While some medical conditions necessitate time off work, for example, a person recovering from surgery or experiencing debilitating pain, with many medical conditions there is a substantial discretionary element to work absence. So some patients may be able to participate in work if employers make appropriate accommodations.
There is substantial evidence to support a positive link between work and (physical, mental and social) health, as well as evidence that absence from work contributes to declining health, slower recovery times, and longer duration of disability. The certification of work absences due to medically discretionary injuries and illnesses should therefore be discouraged. When asked to provide an opinion on functional abilities to employers or insurers, medical practitioners’ focus should be on abilities; restrictions should be objective, specific, and listed only when medically indicated.
- Australasian Faculty of Occupational & Environmental Medicine / Royal Australasian College of Physicians. Australian and New Zealand Consensus Statement on the Health Benefits of Work 2011.

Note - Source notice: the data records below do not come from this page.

This design comes from an exercise in tuning for small area on the open sky130 flow, not from production work.
Function was checked by simulation only, so behaviour that the tests miss may differ from the original.
Power is estimated from default activity; no workload was simulated.

## flow/design.v (module list and top-level ports; edited modules follow where they fit)
// module SamplePos_RAM: 1121 lines
// module Sine_LUT: 609 lines
// module Sample_Position: 97 lines
// module Adder: 64 lines
// module Ripple_Add: 18 lines
// module Scale_Mult: 27 lines
// module Ring_Mod: 57 lines
// module DAC_I2S: 44 lines
// module Sample_Output: 37 lines
// module ADC_SPI_In: 87 lines
// module addatone: 193 lines
module addatone
	(
		input wire i_Clock,
		input wire reset_n,
		output reg test,
		input wire i_ADC_Data,
		input wire i_ADC_Clock,
		input wire i_ADC_CS,
		input wire i_Mix,
		input wire i_Ring_Mod,
		output wire o_DAC_Data,
		output wire o_DAC_Bit_Clock,
		output wire o_DAC_LR_Clock
	);
  // ...
==> flow/run.sh <==
#!/bin/bash
# synth_recipe.tcl (not shown) runs the flow's synth.tcl, then flattens the netlist and writes it again
# the make line also repeats each setting of config.mk as NAME=value (left out here)
make -C /OpenROAD-flow-scripts/flow DESIGN_CONFIG=/design/flow/config.mk WORK_HOME=/design/flow/orfs CLKGATE_MAP_FILE= SYNTH_SCRIPT=/design/flow/synth_recipe.tcl finish
==> flow/config.mk <==
export PLATFORM = sky130hd
export DESIGN_NAME = addatone
export DESIGN_NICKNAME = addatone
export VERILOG_FILES = /design/flow/design.v
export SDC_FILE = /design/flow/constraint.sdc
export NUM_CORES = 4
export LEC_CHECK = 0
export CAP_MARGIN = 40
export CORE_MARGIN = 2
export CORE_UTILIZATION = 35
export CTS_CLUSTER_DIAMETER = 150
export CTS_CLUSTER_SIZE = 24
export PLACE_DENSITY = 0.5
export SLEW_MARGIN = 40
export SYNTH_MEMORY_MAX_BITS = 65536
==> flow/constraint.sdc <==
create_clock -name core_clock -period 20.0 [get_ports {i_Clock}]
set_input_delay 4.0000 -clock core_clock [delete_from_list [all_inputs] [get_ports {i_Clock}]]
set_output_delay 4.0000 -clock core_clock [all_outputs]
set_load 0.01 [all_outputs]
==> run summary, run 1 <==
total power 18.4 mW; Non-CTS buffers 328; FF-to-FF path depth 55; number of flip-flops and latches 4578; Final HPWL DP 379000 um; sort of element at the end of the critical path register; met2 global-route usage 38.7%; start point of the critical path sample_position.Sample_Position[5]$_SDFFE_PN0P_; synthesized-area fraction occupied by ao, oa, aoi and oai cells 12.3%; global route overflow 0; outcome finished clean; main combinational cell family by area after synthesis compound AO/OA/AOI/OAI gates; number of synthesized register bits 4578; power density normalized to cell area 123 mW/mm^2; CTS clock-pin slew for the worst setup and hold paths 100 ps; busiest metal layer after global routing met1; area share of buffers outside the clock network 1.88%; commonest cells after routing, fill and taps aside 4402 x sky130_fd_sc_hd__dfxtp_1, 1234 x sky130_fd_sc_hd__nand2_1, 1173 x sky130_fd_sc_hd__a21oi_1, 1155 x sky130_fd_sc_hd__nor2_1, 618 x sky130_fd_sc_hd__o21ai_0; gr usage total 27.0%; logic gate share of total power 21.2%; number of setup buffers added after CTS 0; Netlist Area Pre-Place 0.136 mm^2; setup slack after layout 3560 ps; post-detailed-route via-to-cell ratio 5.41; Syn Inst Count 12.3k; width of the chip 628 um; portion of netlist area occupied by mux cells 0.716%; minimum clock period 16440 ps; fraction of standard cell area in multi-input logic 27.0%; total of warnings raised by yosys 14; detailed route wirelength on metal3 54800 um; WP data arrival 17130 ps; total placed instance area 0.144 mm^2; sequential standard cell area 0.0933 mm^2; library cell with the highest instance count after synthesis sky130_fd_sc_hd__dfxtp_1; routed wire length 548000 um; cell-internal power 12.7 mW
==> run 2: changes to the inputs <==
--- a/flow/config.mk
+++ b/flow/config.mk
@@ -7,3 +7,3 @@
 export LEC_CHECK = 0
-export CAP_MARGIN = 40
+export CAP_MARGIN = 30
 export CORE_MARGIN = 2
@@ -13,3 +13,3 @@
 export PLACE_DENSITY = 0.5
-export SLEW_MARGIN = 40
+export SLEW_MARGIN = 30
 export SYNTH_MEMORY_MAX_BITS = 65536
==> run summary, run 2 <==
fraction of final layout cells with drive strength greater than 1 6.21%; number of synthesized register bits 4578 (unchanged); M3 GR Usage 6.24%; Layout Nets 12.5k; number of distinct standard cells referenced by the synthesized netlist 94; highest clock frequency the design can meet 60.7 MHz; startpoint of the worst register-to-register path sample_position.Sample_Position[5]$_SDFFE_PN0P_; gr usage total 27.0% (about the same); mean instance size in the synthesized netlist 11.1 um^2; WP data arrival 17180 ps (+50 ps); Stages on worst setup path 55; largest cells by area after synthesis sky130_fd_sc_hd__dfxtp_1 65%, sky130_fd_sc_hd__a21oi_1 4.3%, sky130_fd_sc_hd__edfxtp_1 3.6%; number of clock buffers inserted by TritonCTS 213; maximum number of buffers from clock root to sink 4; met1 GRT Util 39.1%; Post-Route Skew 151 ps; timing endpoint of the critical path adder.Partial[19]$_DFFE_PP_; global route overflow 0 (unchanged); routed wire length 547000 um (-0.15%); Iter 0 DRT Violations 12.3k; outcome finished clean; maximum VDD drop 0.0843 mV; antenna violations before repair 43; number of fillers in the final layout 37.5k; post-detailed-route via-to-cell ratio 5.42 (+0.21%); sum of negative setup slack 0 ps; Core ar. 0.388 mm^2; Die H 628 um; count of final max-slew check failures 0; most common cell after layout, fill and taps aside sky130_fd_sc_hd__dfxtp_1; global placer's final weighted congestion 0.987; clock insertion delay at the later pin of the skew report 1040 ps; vias in the first global route 88.1k; PortBufs 10; fraction of registers with async set or reset after synthesis 0%; number of buffer and inverter stages on the critical path 11; synth-to-layout area growth 9.63%; num ports 11; number of iterations in the first detailed-routing pass 8; number of flops mapped to enable cells by yosys 165; number of instances resized during post-cts repair 0; total of warnings raised by yosys 14 (unchanged); minimum clock period 16460 ps (+22.9 ps); final clock period utilization by the worst path 82.3%; slack of the worst reg-to-reg path 3540 ps; unrepaired setup endpoints after global routing no; critical path required time 20720 ps; most used cell along the critical path sky130_fd_sc_hd__fa_1; leak pwr 54.1 nW; class of the worst hold path reg -> reg; DRC 0; start point of the critical path sample_position.Sample_Position[5]$_SDFFE_PN0P_; die outline area 0.394 mm^2; routed wire length per instance 31.4 um; family of cells with the greatest summed delay on the critical path adder cells; first-pass GRT wire length 746000 um; capturing point of the worst reg2reg path adder.Partial[19]$_DFFE_PP_; slowest cell on the critical path sky130_fd_sc_hd__buf_4; number of nets with antenna violations after detailed routing 0; commonest cells after routing, fill and taps aside 4403 x sky130_fd_sc_hd__dfxtp_1, 1238 x sky130_fd_sc_hd__nand2_1, 1178 x sky130_fd_sc_hd__nor2_1, 1175 x sky130_fd_sc_hd__a21oi_1, 620 x sky130_fd_sc_hd__o21ai_0; synthesized netlist net count 12.6k; worst hold slack after final layout 237 ps; share of the synthesized area in the top cell type 64.8%; maximum level of the CTS H-tree 4; library cell with the highest instance count after synthesis sky130_fd_sc_hd__dfxtp_1; power density normalized to cell area 123 mW/mm^2 (+0.10%); FF-to-FF path depth 55 (unchanged); sort of element at the end of the critical path register; final-report setup violation count 0; row cnt 229; Syn Inst Count 12.3k (unchanged); TritonCTS clock tree done; width of the chip 628 um (unchanged); clk sinks 4578; number of setup buffers added after CTS 0 (unchanged); pin count of the biggest net entering global routing 127; largest fanout on the critical path 43; Netlist Area Pre-Place 0.136 mm^2 (unchanged); startpoint type of the worst setup path register; CTS root buf sky130_fd_sc_hd__clkbuf_16; peak per-stage delay on the critical path 540 ps; number of hold buffers added after CTS 0; Max-slew headroom 22.0%; Setup Crit Path Kind reg -> reg; Worst Tran Pin Value 1170 ps; met2 global-route usage 38.7% (-0.083 points); count of max-cap constraint violations 0; CTS clock-pin slew for the worst setup and hold paths 100 ps (about the same); vias after detailed routing 94.2k; top cell types by occurrence after synthesis 4413 x sky130_fd_sc_hd__dfxtp_1, 1240 x sky130_fd_sc_hd__nand2_1, 1221 x sky130_fd_sc_hd__nor2_1; Hold Fails Final Rpt 0; starting utilization of the core area 35.1%; cell type with the highest aggregate area in the netlist sky130_fd_sc_hd__dfxtp_1; busiest metal layer after global routing met1; Final HPWL DP 378000 um (-0.19%); most used flip-flop cell after synthesis sky130_fd_sc_hd__dfxtp_1; proportion of synthesized chip area in sequential cells 68.5%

- van der Noordt M, IJzelenberg H, Droomers M, Proper IK. Health effects of employment: a systematic review of prospective studies. Occupational and Environmental Medicine 2014; 17:730-36.
- Waddell G, Burton A. Is work good for your health and well‐being? The Stationery Office (UK) 2004.
The College worked with the President and EVOLVE Lead Fellow of AFOEM to compile and refine a list of nine recommendations regarding low-value clinical practices in occupational and environmental medicine. This initial list served as the basis for an online survey. Based on survey responses, each of the nine recommendations was assigned a score and ranked accordingly. Based on the ranking of the initial nine, and the review of newly suggested items, these five low-value practices and interventions were chosen.
- 1 Do not request low back X-rays or other forms of low back imaging as part of a routine preplacement medical examination.
- 2 Do not order X-rays or other imaging for acute non-specific low back pain, unless there are red flags or other clinical reasons to suspect serious spinal pathology.
Do not prescribe opioids for the treatment of acute or chronic pain without assessing the patient’s clinical condition, potential side effects, alternative analgesic options, work status, and capacity to perform safety-critical activities such as driving a motor vehicle.
- 4 Do not certify a patient as totally unfit for work unless the work absence is clinically necessary and the patient is unfit for suitable alternative or restricted duties.
- 5 Do not repeat chest X-rays when screening asbestos-exposed workers unless clinically indicated.